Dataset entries
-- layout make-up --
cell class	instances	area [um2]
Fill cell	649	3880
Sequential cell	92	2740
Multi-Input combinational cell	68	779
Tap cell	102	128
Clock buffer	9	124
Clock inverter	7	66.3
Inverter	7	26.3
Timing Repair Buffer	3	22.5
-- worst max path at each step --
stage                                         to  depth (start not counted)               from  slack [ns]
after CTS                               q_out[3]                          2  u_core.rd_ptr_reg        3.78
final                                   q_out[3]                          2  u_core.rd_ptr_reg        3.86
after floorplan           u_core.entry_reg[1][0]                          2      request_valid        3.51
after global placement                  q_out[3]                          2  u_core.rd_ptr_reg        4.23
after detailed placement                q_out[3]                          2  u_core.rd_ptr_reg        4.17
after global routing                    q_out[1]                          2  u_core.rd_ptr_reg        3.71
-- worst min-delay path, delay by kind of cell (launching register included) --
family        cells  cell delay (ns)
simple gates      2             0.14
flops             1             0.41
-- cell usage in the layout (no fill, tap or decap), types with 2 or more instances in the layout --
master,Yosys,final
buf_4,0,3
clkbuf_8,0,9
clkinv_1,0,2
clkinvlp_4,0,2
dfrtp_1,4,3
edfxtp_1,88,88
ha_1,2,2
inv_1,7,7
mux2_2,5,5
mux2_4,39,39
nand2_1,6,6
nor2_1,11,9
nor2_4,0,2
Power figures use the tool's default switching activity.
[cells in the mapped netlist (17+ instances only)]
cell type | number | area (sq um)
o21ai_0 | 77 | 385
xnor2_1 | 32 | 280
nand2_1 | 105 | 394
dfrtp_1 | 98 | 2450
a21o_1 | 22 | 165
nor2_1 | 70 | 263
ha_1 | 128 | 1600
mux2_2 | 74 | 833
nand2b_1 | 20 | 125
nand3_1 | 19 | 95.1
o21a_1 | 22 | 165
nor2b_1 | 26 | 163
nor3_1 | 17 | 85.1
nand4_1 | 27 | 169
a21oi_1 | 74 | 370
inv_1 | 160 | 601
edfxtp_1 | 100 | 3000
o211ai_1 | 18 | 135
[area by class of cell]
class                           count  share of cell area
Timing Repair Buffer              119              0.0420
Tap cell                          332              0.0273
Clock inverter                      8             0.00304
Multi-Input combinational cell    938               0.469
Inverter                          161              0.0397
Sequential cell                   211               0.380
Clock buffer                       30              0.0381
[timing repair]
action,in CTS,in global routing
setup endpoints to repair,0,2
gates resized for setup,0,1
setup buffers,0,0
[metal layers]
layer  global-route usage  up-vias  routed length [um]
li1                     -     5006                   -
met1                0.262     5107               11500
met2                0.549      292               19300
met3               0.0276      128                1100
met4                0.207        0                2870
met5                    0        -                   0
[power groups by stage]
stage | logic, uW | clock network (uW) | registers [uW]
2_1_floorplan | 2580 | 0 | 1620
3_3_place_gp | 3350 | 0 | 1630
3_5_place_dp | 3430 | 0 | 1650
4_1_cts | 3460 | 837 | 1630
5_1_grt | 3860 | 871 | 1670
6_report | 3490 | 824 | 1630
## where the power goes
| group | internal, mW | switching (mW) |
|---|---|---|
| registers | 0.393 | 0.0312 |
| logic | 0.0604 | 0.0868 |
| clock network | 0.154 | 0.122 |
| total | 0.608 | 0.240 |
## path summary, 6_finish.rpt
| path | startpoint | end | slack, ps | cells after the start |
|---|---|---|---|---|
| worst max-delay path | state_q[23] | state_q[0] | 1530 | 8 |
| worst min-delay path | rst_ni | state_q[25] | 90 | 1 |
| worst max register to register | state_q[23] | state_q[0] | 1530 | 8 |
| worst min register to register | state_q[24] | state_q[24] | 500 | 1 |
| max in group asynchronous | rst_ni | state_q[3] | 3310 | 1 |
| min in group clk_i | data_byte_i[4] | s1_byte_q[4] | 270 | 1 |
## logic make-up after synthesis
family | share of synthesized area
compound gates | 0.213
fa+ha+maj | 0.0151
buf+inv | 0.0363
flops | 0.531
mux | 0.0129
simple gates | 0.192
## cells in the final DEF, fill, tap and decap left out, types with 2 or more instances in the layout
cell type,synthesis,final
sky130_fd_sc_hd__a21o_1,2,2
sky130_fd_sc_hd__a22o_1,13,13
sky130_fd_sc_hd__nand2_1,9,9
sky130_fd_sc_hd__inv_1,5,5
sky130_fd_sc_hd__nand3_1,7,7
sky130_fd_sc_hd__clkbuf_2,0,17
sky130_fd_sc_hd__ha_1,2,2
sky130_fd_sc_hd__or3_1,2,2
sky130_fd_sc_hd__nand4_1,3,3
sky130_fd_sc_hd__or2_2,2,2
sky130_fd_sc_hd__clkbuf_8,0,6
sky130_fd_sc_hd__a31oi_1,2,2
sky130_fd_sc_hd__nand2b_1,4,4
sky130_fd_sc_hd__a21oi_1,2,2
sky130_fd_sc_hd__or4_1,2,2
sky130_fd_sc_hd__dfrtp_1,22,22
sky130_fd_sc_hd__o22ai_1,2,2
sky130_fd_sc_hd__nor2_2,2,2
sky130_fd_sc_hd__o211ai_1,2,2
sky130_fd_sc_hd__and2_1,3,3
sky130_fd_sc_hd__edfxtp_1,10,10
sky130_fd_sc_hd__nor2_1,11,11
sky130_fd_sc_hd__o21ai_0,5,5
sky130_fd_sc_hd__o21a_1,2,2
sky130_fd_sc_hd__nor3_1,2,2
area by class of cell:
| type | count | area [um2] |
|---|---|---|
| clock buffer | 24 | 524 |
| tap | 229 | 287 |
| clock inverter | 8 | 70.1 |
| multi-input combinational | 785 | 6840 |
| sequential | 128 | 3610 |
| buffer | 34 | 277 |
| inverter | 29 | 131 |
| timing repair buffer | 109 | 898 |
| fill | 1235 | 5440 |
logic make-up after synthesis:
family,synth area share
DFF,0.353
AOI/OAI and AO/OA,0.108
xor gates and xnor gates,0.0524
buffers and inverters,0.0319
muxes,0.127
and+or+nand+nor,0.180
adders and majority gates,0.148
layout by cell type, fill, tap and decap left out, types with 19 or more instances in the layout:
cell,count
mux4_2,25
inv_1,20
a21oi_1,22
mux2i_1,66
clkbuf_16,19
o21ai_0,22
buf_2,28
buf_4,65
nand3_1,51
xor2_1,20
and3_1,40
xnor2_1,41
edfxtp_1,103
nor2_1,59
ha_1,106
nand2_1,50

__What is expected__. For this exercise, please output exactly the lines above starting at the line with "sky130_fd_sc_hd__or4_1,2,2" and ending at the line with "sky130_fd_sc_hd__nor2_1,11,11", ends included.

__Solution to the problem__.
sky130_fd_sc_hd__or4_1,2,2
sky130_fd_sc_hd__dfrtp_1,22,22
sky130_fd_sc_hd__o22ai_1,2,2
sky130_fd_sc_hd__nor2_2,2,2
sky130_fd_sc_hd__o211ai_1,2,2
sky130_fd_sc_hd__and2_1,3,3
sky130_fd_sc_hd__edfxtp_1,10,10
sky130_fd_sc_hd__nor2_1,11,11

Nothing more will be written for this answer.